The above approach is significantly different from the current paradigm. The major difference is about the view on *MATH*. In the past 500 years, the Math was viewed as a human construct. Every great mathematician in the past created a set of lego pieces and built some great artistic wonderful structures. Yet, incidentally, many of these artificial structures are great *tools* for describing the laws of nature. This view was the history and cannot be arguing against. But, my view on math goes beyond that. That is, the physical universe is only a *subset* of the math universe, and all laws of physics (nature) can only be the emergent of laws of math. So, all known laws of physics (nature) must be directly *derived* from the laws of math, and all unknown laws of physics must also be derived from the *pure math*. Of course, if I cannot actually show the *derivations* of those laws from pure math, it will just be a personal opinion (simply nonsense). But, I have shown the calculations of the Cabibbo/Weinberg angles and Alpha. I also showed the calculations for dark mass and dark energy [DARK ENERGY, MYSTERY NO MORE! ( )] and the string unification. I think that these are enough as appetizers. Investigating the *physics* underneath those appetizers is much easier than building a new collider while I personally do support for building a new collider.

My project has only a very few step.
i.                     Concretizing the infinities (both countable and uncountable) with *physical* processes (the trisecting an angle and *dividing a pie*). This concretizing process is the *creation* process, and the Alpha-equation is this creation equation, as the anchor or the lock for the process.
ii.                   Second tier concretizing process (the rising dimensions) --- this is completely different from the ultra-dimension of M-string theory. This dimension is defined with Georg Cantor’ theorem ( In the 1870s, Georg Cantor proved that every n-dimensional space can always be brought into a one-to-one correspondence with the one-dimensional line, that is, one-dimensional line can give rise to n-dimensional space. See ). The number *64* becomes (4^3). That is, 3 spatial dimensions while each carries 4-sub-dimensions; a total of 64 dimensions.  Then, these 64 dimensions are divided into two groups, 48 matter (anti-matter) dimensions and 16 vacuum dimensions (the dark energy). Yet, with the inter-dependent relations, these 64 dimensions are reduced to 11 dimensions [7 colors (packed and hidden) and 4 expressed].

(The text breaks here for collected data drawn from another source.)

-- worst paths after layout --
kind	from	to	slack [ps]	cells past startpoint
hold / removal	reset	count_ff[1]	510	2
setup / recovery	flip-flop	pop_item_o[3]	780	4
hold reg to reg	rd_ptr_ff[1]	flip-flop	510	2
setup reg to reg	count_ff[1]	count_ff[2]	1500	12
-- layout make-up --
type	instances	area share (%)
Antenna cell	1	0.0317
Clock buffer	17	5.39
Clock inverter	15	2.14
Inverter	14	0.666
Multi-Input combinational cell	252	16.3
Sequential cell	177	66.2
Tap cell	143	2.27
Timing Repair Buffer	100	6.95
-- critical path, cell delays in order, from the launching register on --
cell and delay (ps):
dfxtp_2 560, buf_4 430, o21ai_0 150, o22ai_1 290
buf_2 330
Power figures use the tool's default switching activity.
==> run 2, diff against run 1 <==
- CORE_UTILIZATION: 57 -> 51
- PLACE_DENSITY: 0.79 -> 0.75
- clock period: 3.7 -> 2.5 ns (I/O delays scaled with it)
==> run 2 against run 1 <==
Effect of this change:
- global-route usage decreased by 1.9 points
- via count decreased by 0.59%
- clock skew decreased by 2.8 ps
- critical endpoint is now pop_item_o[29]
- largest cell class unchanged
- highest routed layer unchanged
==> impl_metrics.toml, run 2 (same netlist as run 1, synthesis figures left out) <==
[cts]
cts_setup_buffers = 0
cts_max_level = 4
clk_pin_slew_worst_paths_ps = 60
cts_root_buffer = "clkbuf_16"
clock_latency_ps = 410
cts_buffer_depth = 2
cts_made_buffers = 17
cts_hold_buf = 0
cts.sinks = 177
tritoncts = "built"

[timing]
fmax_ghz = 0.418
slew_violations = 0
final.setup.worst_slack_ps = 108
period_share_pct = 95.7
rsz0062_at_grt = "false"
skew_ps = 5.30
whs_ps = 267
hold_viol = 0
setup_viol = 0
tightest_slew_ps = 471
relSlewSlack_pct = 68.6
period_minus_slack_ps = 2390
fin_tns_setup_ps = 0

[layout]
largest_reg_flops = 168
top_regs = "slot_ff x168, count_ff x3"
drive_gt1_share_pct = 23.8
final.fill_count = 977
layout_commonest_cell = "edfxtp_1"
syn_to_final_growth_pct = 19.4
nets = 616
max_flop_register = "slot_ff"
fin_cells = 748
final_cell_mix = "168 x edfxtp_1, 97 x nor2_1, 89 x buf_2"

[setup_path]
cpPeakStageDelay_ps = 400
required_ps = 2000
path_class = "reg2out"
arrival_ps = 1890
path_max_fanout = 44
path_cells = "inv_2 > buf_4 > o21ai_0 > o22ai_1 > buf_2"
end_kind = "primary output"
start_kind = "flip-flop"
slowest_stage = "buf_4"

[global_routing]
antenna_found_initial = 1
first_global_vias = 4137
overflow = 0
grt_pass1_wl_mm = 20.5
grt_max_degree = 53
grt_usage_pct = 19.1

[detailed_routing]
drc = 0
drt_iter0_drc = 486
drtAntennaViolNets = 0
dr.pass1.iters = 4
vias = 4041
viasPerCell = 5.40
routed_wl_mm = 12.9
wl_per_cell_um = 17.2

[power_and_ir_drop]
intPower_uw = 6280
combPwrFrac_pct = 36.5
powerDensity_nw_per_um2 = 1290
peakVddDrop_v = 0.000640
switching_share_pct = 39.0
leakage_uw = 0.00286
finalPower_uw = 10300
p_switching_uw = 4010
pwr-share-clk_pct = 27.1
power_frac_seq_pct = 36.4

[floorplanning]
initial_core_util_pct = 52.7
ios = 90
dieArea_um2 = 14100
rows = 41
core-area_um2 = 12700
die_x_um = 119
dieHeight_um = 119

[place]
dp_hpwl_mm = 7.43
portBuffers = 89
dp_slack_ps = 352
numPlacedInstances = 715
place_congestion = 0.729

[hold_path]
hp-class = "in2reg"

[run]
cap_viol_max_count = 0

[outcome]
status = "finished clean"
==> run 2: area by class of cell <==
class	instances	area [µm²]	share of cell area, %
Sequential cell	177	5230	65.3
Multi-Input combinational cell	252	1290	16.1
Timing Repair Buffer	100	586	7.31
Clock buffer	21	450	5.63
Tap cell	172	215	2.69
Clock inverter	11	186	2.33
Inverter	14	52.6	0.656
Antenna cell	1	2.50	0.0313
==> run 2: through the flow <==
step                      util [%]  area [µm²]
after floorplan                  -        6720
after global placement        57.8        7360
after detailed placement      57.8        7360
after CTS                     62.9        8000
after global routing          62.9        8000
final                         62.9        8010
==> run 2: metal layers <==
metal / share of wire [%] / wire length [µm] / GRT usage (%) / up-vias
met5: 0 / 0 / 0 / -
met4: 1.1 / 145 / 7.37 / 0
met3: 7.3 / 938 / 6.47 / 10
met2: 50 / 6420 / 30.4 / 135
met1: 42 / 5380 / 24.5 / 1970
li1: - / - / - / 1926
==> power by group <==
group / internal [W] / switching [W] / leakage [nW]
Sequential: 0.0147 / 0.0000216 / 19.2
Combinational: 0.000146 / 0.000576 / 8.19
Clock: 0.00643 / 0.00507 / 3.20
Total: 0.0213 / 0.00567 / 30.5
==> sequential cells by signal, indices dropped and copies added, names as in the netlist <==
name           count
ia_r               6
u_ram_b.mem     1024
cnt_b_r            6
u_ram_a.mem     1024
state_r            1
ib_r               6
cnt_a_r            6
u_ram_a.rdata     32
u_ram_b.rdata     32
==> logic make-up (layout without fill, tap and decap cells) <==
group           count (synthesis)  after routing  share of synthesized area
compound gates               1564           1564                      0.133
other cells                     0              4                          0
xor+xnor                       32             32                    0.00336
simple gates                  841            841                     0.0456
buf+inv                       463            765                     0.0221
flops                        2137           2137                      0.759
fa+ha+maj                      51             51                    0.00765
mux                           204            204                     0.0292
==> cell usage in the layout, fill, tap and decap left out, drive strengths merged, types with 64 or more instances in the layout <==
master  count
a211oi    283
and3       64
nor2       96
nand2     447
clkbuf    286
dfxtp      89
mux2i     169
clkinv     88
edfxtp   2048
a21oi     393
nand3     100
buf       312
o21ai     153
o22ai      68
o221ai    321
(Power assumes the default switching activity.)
<file path="config.mk">
export PLATFORM = sky130hd
export DESIGN_NAME = fat_file_sector_sequencer
export DESIGN_NICKNAME = d
export VERILOG_FILES = /design/src/hdl/ffss_pkg.sv /design/src/hdl/fat_file_sector_sequencer.sv
export VERILOG_INCLUDE_DIRS = /design/src /design/src/hdl
export SDC_FILE = /design/constraint.sdc
export NUM_CORES = 2
export LEC_CHECK = 0
export CAP_MARGIN = 5
export CORE_MARGIN = 2
export CORE_UTILIZATION = 61
export CTS_BUF_LIST = sky130_fd_sc_hd__clkbuf_8
export DETAILED_ROUTE_END_ITERATION = 8
export DONT_BUFFER_PORTS = 1
export GPL_TIMING_DRIVEN = 0
export PLACE_DENSITY = 0.8
export SLEW_MARGIN = 5
export SYNTH_ARGS = -nofsm -noshare
export SYNTH_HDL_FRONTEND = slang
export SYNTH_SLANG_ARGS = --single-unit
</file>
<file path="constraint.sdc">
create_clock -name clock -period 8.9 [get_ports clock]
set_clock_uncertainty 0.05 [all_clocks]
set_input_delay 0.89 -clock clock [delete_from_list [all_inputs] [get_ports clock]]
set_output_delay 0.89 -clock clock [all_outputs]
set_load 0.02 [all_outputs]
</file>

This 4-sub-dimensions form a higher symmetry than the Standard Model symmetry, that is, the SUSY (with s-particle) is ruled out. Then, the Quantum/gravity unification and the mass-rising mechanism are truly the same issue. I have shown that the ħ (Planck constant) is, in fact, the gravitation force for the ground state of a hydrogen atom (see which also discusses the mass-rising mechanism).

For the past 100 years, physics is very successful while *ignoring* some other obvious *facts*, the life and the math (using it only as tools). The exclusion of these two facts from the scope of physics was necessary tactically, as the laws of physics are, thus far, seemingly unable to encompass them two. But, by excluding them in *principle* (such as using Boltzmann Brain as a possible cause for the rising of life), physicists are then fooling themselves, as this Nature consists of, at least, three parts.
a. The physical universe (not including life),
b. Lives,
c. Numbers.

Then, there are two possibilities. There are three different sets of laws for these three parts. Or, those three are governed with a set of unified laws.  For the current physics paradigm, it has chosen the former. On the other hand, I have selected the later (they are unified). With this choice, the other two facts (lives and numbers) become the *checkpoints* for forming the physics theory.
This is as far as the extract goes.